Viele Umfragen wurden in den letzten Tagen zum Thema Maskenpflicht im öV gemacht – immer zeigte sich, dass eine klare Mehrheit das Maskenobligatorium will, denn es wird davon ausgegangen, dass die Masken erst viel bringen, wenn fast alle eine tragen – und trotzdem: Gestern trugen nur ca. 5-10 % der öV-Benutzer*innen eine Maske, heute aber beinahe 100% – der kleine, aber entscheidende Unterschied: seit heute ist es obligatorisch. Die Mehrheit kann also zufrieden sein, ihr Anliegen wurde erhört.

Beim Klima ist die Situation sehr ähnlich: praktisch niemand will, dass unser Klima innerhalb der nächsten Jahre kippt und so unvorstellbare Schäden in der Natur anrichtet, Zivilisationen destabilisiert oder gar zerstört: die Mehrheit will Klimaschutz, denn die meisten von uns haben noch eine Zukunft vor sich, die etwas länger dauern sollte – von Kindern ganz zu schweigen.

Leider sind wir beim Klima noch immer dort, wo wir gestern mit den Masken waren: Der Schutz des Klimas ist grösstenteils freiwillig, «Eigenverantwortung» ist das Zauberwort, das noch immer gebraucht wird, um die Untätigkeit vieler Entscheidungsträger*innen in Politik und Wirtschaft zu rechtfertigen. Entsprechend passiert vorerst nicht wirklich viel: die CO2-Emissionen gehen nicht annähernd genügend schnell zurück.

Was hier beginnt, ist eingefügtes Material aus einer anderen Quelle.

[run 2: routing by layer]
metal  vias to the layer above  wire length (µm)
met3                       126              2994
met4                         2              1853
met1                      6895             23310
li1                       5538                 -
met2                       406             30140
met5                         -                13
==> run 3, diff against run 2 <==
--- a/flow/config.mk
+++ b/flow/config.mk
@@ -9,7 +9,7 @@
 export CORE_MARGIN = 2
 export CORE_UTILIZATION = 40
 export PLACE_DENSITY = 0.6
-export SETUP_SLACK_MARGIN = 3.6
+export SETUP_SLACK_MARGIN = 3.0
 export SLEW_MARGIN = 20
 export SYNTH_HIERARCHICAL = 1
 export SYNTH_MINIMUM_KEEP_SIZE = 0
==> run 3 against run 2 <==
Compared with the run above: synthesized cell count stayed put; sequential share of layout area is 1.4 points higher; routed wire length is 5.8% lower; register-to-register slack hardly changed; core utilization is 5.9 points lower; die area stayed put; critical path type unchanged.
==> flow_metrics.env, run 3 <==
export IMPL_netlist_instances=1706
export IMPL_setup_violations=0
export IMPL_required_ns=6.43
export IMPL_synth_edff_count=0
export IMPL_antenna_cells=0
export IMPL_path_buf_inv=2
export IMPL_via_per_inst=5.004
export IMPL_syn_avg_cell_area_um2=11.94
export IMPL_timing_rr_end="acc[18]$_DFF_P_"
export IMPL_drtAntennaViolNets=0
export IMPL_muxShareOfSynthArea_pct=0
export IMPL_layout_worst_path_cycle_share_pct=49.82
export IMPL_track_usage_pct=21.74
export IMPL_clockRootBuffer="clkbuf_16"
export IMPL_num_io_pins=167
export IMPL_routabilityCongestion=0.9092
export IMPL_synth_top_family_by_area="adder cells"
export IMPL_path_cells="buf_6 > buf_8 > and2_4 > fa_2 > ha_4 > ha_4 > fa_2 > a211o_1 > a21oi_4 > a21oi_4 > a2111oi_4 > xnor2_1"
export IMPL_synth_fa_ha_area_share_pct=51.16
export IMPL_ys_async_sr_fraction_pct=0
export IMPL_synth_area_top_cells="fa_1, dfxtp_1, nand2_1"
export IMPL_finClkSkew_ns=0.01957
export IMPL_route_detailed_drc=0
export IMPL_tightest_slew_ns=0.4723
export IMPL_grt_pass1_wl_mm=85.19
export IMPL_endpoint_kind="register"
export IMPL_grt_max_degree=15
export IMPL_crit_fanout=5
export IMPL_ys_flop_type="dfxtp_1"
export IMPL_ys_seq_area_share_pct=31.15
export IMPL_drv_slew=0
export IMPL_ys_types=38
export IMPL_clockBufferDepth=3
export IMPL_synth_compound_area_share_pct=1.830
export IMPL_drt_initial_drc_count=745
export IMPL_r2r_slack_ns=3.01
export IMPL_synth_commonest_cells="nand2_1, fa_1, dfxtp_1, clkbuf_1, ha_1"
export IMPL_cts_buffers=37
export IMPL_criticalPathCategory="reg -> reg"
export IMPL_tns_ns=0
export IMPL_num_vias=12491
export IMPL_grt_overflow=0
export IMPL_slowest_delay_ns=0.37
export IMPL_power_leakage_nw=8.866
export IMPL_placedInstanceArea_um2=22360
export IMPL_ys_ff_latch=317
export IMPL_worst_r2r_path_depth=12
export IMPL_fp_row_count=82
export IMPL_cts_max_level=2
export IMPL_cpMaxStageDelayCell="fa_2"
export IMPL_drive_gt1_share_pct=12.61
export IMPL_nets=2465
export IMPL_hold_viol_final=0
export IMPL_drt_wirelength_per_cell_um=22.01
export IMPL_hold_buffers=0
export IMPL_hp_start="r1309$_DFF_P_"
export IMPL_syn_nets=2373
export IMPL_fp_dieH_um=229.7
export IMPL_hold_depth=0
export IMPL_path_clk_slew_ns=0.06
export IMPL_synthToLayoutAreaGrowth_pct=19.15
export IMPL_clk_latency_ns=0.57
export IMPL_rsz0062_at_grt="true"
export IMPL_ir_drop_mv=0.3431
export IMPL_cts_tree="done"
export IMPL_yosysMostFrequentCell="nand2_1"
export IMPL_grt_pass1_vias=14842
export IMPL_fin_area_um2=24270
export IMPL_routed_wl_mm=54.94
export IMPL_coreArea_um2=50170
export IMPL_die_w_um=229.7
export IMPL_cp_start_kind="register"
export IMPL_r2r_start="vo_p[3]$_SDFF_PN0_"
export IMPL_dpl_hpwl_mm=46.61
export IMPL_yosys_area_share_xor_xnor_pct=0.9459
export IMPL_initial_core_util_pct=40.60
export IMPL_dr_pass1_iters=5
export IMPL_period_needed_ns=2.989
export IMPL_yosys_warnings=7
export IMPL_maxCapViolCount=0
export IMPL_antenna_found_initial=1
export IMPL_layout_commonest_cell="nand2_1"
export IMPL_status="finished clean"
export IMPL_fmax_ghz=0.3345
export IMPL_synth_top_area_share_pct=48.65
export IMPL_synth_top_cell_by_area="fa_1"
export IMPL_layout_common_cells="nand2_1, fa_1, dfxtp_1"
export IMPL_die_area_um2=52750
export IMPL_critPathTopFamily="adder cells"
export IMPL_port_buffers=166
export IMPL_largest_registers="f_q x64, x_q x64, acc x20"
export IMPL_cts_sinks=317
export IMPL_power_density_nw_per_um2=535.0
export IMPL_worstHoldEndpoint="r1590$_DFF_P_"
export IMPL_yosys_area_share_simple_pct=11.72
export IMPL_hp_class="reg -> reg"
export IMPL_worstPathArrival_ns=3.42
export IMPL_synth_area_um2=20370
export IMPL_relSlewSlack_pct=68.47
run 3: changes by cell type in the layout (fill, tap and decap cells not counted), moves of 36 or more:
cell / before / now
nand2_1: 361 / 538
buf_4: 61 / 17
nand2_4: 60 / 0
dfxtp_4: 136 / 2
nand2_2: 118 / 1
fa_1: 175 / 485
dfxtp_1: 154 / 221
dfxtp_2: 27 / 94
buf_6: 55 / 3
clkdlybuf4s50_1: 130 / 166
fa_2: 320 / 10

Was wir brauchen sind verbindliche Regeln: sobald es die Regel ist, dass CO2 nicht mehr ausgestossen wird, ausser es wird irgendwo wieder der Atmosphäre entnommen, wird die weitere Erhitzung des Klimas gestoppt. Es funktionierte bei den Masken nur mit Regeln, es gibt keinen Grund anzunehmen, dass es beim Klima anders sein sollte. Deshalb konzentrieren wir uns bei «Eltern fürs Klima» auf politische Veränderungen und die Information über die Klimakrise. Auf Aufrufe zur persönlichen Veränderung verzichten wir bewusst: sie nützen nichts, liefern gar unseren Gegner*innen eine Ausrede, keinen ambitionierten Klimaschutz zu verfolgen “die Leute wollen es ja nicht…” und nicht zuletzt vergiften sie auch zwischenmenschliche Beziehungen: Soll ich jetzt meinen Nachbarn hassen, weil er ein zu grosses Auto fährt? Muss ich ihn verändern? Müsste ich nicht die Arbeitskollegin von der Fernreise abhalten? Weshalb verstehen sie es nicht? Die Menschen sind, wie sie sind – wir können daran nichts ändern. Eigenverantwortung funktioniert nicht für Dinge, die allen gehören. Deshalb: das Klima retten wir nur auf politischer Ebene – und nicht als Einzelkämpfer*innen.